Consider $(E_1,\varepsilon_1),\dots,(E_n,\varepsilon_n)$ to be measurable spaces (namely $\varepsilon_i$ is a sigma algebra of $E_i$).
Now let's fix $X_1\colon \Omega \to E_1,\dots,X_n\colon \Omega \to E_n$ random variables such that $X_i$ is $(\mathcal{F},\varepsilon_i)$-measurable with $i=1,\dots,n$, (namely $\forall \,A \in \varepsilon_i \quad X_i^{-1}(A) \in \mathcal{F}$).
Now fix $Y_1\colon \Omega' \to E_1,\dots,Y_n\colon \Omega' \to E_n$ random variables such that $Y_i$ is $(\mathcal{F}',\varepsilon_i)$-measurable.
Moreover suppose that $X_1,\dots,X_n$ are independent (namely given $A_1 \in \varepsilon_1,\dots,A_n \in \varepsilon_n$ then $P(X_1 \in A_1,\dots,X_n \in A_n)=\prod_{i=1}^n P(X_i \in A_i)$).
Suppose even that given $A_1 \in \varepsilon_1,\dots,A_n \in \varepsilon_n$ then $P(X_1 \in A_1,\dots,X_n \in A_n)=P'(Y_1 \in A_1,\dots,Y_n \in A_n)$.
Then my question: is it true that $Y_1,\dots,Y_n$ are independent too?

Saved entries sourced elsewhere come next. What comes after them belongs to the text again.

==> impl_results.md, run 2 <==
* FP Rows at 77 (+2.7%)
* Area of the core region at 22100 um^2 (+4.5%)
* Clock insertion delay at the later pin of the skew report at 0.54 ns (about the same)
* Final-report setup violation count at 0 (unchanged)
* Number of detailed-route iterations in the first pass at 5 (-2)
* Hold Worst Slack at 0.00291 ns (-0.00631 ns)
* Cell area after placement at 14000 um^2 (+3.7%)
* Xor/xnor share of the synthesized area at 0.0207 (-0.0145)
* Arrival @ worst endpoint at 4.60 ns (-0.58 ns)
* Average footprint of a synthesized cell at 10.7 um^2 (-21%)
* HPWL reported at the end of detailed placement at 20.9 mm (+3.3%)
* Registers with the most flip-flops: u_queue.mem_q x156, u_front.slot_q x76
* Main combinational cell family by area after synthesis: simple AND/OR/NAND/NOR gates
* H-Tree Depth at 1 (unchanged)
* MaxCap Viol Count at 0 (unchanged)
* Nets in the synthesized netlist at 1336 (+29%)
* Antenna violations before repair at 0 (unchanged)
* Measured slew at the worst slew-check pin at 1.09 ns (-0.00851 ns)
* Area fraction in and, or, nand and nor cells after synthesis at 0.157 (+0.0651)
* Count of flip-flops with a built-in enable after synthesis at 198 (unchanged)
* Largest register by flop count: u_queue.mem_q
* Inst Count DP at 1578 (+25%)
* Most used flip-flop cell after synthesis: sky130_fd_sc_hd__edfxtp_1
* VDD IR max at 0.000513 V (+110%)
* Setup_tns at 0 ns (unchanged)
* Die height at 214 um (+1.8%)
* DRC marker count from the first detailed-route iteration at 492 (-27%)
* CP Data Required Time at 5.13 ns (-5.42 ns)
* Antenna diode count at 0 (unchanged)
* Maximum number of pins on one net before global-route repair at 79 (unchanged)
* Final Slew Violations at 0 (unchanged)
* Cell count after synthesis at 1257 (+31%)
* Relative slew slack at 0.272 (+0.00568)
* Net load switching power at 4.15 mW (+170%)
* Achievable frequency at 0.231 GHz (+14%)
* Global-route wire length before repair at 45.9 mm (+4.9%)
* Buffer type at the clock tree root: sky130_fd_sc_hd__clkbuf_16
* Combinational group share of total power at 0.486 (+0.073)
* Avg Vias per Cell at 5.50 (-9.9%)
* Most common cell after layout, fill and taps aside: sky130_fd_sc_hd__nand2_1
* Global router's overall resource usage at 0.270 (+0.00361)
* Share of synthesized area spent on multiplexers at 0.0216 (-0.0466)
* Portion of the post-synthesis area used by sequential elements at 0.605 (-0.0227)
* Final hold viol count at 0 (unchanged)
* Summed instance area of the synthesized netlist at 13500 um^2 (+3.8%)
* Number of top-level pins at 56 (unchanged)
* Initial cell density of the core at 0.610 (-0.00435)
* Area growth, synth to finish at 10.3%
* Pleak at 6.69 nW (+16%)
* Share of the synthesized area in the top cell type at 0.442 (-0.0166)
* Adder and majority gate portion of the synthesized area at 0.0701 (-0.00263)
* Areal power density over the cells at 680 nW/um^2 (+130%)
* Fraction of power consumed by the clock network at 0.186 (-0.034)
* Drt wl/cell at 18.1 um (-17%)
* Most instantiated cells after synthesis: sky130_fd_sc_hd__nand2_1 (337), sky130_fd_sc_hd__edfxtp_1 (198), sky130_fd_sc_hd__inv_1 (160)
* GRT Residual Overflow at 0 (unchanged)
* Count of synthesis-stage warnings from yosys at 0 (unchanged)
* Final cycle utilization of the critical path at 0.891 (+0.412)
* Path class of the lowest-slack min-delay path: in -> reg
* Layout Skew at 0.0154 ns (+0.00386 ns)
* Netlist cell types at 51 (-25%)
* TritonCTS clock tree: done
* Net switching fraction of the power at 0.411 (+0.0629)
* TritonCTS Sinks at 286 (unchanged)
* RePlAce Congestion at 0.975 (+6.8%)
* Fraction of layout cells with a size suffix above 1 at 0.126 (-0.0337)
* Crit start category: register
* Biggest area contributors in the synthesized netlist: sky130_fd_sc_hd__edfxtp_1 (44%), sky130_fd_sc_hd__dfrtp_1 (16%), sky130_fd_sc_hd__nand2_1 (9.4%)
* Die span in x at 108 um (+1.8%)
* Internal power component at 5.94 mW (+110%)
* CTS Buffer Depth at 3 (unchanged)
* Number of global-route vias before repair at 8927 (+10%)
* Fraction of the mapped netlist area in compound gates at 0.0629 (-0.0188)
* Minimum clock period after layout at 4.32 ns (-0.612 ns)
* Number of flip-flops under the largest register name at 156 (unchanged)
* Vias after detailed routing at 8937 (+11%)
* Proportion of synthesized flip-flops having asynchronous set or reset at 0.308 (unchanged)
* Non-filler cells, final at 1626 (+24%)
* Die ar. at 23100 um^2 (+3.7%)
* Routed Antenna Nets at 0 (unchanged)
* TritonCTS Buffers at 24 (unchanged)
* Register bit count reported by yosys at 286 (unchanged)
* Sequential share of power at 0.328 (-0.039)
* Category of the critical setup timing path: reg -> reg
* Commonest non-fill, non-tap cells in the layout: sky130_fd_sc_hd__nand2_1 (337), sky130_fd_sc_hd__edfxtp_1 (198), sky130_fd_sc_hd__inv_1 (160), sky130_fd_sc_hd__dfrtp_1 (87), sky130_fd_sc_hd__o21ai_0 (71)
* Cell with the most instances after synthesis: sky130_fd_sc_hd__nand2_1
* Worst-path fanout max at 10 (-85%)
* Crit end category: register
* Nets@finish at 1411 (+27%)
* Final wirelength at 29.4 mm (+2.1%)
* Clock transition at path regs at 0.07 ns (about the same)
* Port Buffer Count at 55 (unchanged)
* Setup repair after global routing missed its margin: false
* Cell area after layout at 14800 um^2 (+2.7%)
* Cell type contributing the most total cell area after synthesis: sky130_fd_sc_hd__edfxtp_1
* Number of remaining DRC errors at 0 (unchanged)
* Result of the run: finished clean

I already know that when $X_1,\dots,X_n$ and $Y_1,\dots,Y_n$ are discrete (namely their image is at most countable) and real (endowed with Borel sigma algebra), then this result holds. But is it true even in this general context?
Thank you!
EDIT:
I've thought about this and I think that the answer is not in general.